Licorice Pizza ★★★☆

À Encino, près de Los Angeles, au début des 70ies, Gary (Cooper Hoffman) tombe amoureux au premier regard de Alana (Alana Haim). Il a quinze ans mais il est déjà presque autonome, assume seul la garde de son frère cadet, tourne dans une série télévisée, a un sacré esprit d’entreprise. Elle a vingt-cinq ans, est couvée par une famille juive étouffante, n’est pas sûre d’elle. S’aimeront-ils malgré leurs différences ?

Le pitch que je viens d’écrire pourrait laisser redouter le pire : une RomCom sirupeuse dont les deux héros, sans surprise, dépassant les obstacles qui s’opposent à leur amour impossible, finiront, au dernier plan du film, par courir dans les bras l’un de l’autre pour s’unir dans un baiser qui durera toujours. Sans vouloir en divulguer la fin, Licorice Pizza présente ces ingrédients-là…. mais les accommode selon une recette délicieusement originale.

Commençons par jeter un oeil à l’affiche. Il est d’usage, dans les films qui racontent une histoire d’amour, d’y voir les deux héros s’enlacer tendrement en se lançant des regards espiègles et/ou énamourés. Rien de tel ici : l’héroïne est au premier plan, les mains sur les hanches, un brin effrontée et semble nous lancer un regard de défi. Le héros est au second plan, adossé à une voiture, les mains… comment dire…. Vers où dirige-t-il un regard dont on devine qu’il s’accompagne d’un sourire ? Vers Alana. Ce sera donc l’histoire d’un garçon qui aime une fille qui lui tourne le dos.

Arrêtons nous à présent sur le choix de ces deux acteurs. On est loin des stéréotypes hollywoodiens. Le personnage de Gary est interprété par le fils du regretté Philip Seymour Hoffman (que PT Anderson avait souvent fait tourner). Il a quelques kilos en trop, le visage couvert d’acné et une coiffure impossible. Alana Haim est la révélation du film : une jeune Barbara Streisand avec un nez « tellement juif » (c’est pas moi qui le dis mais une directrice de casting), un corps athlétique, toujours en mouvement. Exit Ken et Barbie.

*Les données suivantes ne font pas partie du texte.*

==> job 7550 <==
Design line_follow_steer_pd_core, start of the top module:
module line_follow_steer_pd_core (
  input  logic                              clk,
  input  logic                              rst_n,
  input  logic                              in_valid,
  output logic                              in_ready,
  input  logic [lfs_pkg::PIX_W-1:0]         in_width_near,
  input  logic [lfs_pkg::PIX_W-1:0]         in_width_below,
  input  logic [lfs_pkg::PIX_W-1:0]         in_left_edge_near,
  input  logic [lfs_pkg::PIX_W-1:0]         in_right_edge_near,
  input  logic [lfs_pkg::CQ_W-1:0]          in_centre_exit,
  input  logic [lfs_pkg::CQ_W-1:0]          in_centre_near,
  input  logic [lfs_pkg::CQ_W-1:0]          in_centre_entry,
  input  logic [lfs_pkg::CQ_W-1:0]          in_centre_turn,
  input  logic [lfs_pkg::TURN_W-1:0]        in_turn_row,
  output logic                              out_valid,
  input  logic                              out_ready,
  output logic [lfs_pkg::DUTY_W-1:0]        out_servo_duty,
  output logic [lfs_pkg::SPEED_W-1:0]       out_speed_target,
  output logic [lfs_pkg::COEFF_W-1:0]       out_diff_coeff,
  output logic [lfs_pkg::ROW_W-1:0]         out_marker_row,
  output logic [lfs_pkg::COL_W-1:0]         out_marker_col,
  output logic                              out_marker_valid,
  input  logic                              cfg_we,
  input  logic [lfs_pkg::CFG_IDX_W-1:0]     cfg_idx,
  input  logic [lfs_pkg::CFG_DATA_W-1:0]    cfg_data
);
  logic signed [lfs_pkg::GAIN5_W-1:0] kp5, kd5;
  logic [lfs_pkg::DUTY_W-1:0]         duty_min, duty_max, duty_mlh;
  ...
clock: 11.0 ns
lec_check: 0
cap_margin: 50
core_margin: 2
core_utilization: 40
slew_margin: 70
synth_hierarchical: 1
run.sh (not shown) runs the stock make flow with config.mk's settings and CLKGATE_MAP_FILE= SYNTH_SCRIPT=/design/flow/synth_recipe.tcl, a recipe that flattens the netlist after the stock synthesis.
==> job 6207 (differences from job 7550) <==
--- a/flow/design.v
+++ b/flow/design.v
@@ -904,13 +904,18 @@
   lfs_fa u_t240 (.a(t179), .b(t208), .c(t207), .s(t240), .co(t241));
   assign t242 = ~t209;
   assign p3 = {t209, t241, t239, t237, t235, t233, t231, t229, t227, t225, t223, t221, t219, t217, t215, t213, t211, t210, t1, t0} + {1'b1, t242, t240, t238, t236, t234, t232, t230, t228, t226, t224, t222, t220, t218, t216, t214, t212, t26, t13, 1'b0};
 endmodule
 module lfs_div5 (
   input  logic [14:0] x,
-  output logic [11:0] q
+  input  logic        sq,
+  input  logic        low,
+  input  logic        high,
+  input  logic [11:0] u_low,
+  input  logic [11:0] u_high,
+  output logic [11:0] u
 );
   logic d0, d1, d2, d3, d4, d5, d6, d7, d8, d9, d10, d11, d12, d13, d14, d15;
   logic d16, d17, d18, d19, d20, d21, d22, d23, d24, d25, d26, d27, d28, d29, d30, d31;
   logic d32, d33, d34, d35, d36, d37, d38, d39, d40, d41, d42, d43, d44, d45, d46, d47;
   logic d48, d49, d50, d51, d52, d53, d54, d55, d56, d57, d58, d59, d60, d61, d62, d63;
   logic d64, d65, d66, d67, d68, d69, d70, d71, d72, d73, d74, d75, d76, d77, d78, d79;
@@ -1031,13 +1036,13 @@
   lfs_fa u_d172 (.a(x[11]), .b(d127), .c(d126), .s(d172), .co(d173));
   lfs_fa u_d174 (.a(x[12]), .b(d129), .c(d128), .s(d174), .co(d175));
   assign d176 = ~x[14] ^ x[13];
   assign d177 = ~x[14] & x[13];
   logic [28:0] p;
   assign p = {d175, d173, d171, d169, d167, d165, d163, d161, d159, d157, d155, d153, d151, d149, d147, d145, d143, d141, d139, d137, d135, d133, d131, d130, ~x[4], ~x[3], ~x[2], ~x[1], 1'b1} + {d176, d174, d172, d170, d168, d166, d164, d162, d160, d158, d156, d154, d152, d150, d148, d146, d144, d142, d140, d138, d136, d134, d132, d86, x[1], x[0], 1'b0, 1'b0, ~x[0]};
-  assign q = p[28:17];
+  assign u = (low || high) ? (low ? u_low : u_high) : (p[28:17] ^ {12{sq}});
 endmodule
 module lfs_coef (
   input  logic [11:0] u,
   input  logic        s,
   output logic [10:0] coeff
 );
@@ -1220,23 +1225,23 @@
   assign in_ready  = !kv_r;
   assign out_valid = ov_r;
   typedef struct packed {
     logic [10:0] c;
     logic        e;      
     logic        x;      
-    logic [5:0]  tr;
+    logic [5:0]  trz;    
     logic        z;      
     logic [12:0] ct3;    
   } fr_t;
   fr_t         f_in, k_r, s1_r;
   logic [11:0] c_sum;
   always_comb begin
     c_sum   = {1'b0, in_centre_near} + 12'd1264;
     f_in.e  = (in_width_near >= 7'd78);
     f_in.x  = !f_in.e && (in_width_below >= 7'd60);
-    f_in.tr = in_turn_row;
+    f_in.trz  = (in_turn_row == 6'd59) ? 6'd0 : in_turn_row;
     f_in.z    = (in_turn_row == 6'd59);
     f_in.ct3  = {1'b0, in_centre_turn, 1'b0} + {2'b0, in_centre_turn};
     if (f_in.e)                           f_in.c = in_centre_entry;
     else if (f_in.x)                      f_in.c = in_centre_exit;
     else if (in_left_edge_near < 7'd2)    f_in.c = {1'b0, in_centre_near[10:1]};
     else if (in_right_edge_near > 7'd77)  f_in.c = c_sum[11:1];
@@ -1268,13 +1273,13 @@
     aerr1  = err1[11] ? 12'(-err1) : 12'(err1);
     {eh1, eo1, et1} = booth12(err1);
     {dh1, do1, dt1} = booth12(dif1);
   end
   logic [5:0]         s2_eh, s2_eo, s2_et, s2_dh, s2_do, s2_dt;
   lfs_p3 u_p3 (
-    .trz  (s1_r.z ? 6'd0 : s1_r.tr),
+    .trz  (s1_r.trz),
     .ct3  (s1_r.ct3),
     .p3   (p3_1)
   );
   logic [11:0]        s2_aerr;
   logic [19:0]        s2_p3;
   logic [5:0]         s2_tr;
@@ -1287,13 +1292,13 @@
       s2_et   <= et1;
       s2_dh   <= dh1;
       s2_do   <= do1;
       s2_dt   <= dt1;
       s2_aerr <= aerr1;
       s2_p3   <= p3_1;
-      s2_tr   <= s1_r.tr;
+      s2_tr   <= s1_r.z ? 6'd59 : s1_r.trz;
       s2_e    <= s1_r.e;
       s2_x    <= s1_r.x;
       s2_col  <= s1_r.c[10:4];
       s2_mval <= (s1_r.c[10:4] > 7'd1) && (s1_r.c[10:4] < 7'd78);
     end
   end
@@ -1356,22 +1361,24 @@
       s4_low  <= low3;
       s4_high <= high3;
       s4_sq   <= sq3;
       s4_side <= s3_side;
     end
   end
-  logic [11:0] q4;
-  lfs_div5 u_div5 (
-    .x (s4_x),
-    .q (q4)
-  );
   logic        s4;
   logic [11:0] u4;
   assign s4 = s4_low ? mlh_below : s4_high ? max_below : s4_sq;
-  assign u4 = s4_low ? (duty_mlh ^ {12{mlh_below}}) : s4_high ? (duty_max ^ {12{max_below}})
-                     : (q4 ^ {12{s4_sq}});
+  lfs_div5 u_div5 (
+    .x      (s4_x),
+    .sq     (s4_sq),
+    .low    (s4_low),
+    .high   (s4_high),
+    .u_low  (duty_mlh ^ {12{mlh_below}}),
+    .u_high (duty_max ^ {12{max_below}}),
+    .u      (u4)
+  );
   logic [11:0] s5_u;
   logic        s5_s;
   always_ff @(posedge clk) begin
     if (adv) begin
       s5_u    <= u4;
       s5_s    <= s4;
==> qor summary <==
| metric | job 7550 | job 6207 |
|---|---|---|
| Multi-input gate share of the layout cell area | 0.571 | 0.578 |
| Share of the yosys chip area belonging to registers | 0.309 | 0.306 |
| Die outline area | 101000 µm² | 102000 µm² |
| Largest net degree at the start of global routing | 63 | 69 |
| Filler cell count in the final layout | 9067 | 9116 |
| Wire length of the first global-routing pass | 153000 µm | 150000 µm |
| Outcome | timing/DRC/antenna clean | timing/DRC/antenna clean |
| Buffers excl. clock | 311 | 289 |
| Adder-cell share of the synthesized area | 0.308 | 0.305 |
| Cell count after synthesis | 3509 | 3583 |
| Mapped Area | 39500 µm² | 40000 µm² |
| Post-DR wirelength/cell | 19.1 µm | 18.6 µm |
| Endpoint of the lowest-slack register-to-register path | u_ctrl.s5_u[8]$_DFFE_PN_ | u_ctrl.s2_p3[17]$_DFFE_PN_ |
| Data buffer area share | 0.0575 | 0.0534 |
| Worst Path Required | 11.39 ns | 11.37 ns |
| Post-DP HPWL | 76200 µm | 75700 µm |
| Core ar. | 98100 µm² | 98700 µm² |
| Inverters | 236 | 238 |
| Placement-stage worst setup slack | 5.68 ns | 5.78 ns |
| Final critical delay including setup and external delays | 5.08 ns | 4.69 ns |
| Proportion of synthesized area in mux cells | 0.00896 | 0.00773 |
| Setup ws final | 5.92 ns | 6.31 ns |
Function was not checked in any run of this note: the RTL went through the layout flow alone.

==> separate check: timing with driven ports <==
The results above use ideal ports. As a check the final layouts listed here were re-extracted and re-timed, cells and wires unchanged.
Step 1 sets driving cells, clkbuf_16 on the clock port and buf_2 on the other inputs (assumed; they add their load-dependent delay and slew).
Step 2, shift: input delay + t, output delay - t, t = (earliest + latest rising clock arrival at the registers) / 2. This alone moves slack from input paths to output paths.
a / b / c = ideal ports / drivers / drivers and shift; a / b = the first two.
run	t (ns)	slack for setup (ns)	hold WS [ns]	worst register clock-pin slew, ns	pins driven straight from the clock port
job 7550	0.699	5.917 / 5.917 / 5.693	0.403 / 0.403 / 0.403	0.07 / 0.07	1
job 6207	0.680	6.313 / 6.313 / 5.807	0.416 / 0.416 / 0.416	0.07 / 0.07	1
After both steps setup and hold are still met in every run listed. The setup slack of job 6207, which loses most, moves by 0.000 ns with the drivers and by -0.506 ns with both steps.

Un mot enfin sur le titre. Sa police rappelle celle d’American Graffiti, le film iconique de Georges Lucas sur cette période. Le surlignage qui l’entoure est le même que celui utilisé pour l’affiche de Grease. On attendra en vain pendant les deux heures du film que s’éclaire sa signification. Le réalisateur confesse dans le dossier de presse qu’il s’agissait d’un diner d’Encino où sa famille se rendait parfois, dont le nom et les sonorités lui rappellent son enfance.

S’agit-il donc d’un film autobiographique ? pas tout à fait. Paul Thomas Anderson est né en 1970. Il a donc une douzaine d’années de plus que Gary. Mais il est né et a grandi à Encino et Licorice Pizza a le parfum de madeleine de ses amours enfantines.

Paul Thomas Anderson est un des plus grands réalisateurs américains contemporains. Il a acquis cette réputation en un quart de siècle et avec moins de dix films qui, tous ou presque, ont enthousiasmé la critique : Boogie Nights, Magnolia, There Will Be Blood (son plus grand succès), Phantom Thread… Son cinéma n’est pas reconnaissable au premier coup d’oeil comme le serait celui de son homonyme, Wes Anderson, ou de Quentin Tarantino. Mais il y revisite souvent les mêmes thèmes (la famille unie, déchirée, recomposée) tire toujours le meilleur parti d’une bande musicale très riche (comme le montre évidemment Licorice Pizza qui puise abondamment dans les standards des 70ies) et attache un prix particulier à la qualité de l’image (il est un des rares réalisateurs à être resté fidèle au 35mm).

Il réussit avec Licorice Pizza une sacrée gageure : réaliser un film surprenant à partir d’une trame éculée. On devine dès sa première image comment il se terminera. Et pourtant on reste en alerte pendant tout le film – les esprits chagrins pourraient estimer que son dernier quart est de trop. Pourquoi ? Parce que cette histoire est faussement commune. Gary et Alana sont des adolescents comme tant d’autres ; mais ils sont uniques. Leur différence d’âge – censée constituer le principal obstacle à leur amour – s’efface très vite. Gary s’avère beaucoup plus mature que ses quinze ans – au point parfois de laisser douter de la crédibilité de certains épisodes de sa vie ; Alana au contraire a la vie cadenassée d’une ado couvée par des parents hyper-protecteurs.

Licorice Pizza est traversé par une immense vitalité, une réjouissante fraîcheur. C’est un film plaisant, sans que se cache derrière cet adjectif dévalorisé la moindre ironie condescendante. C’est un film qui m’a plu. C’est un film qui, je l’espère, vous plaira.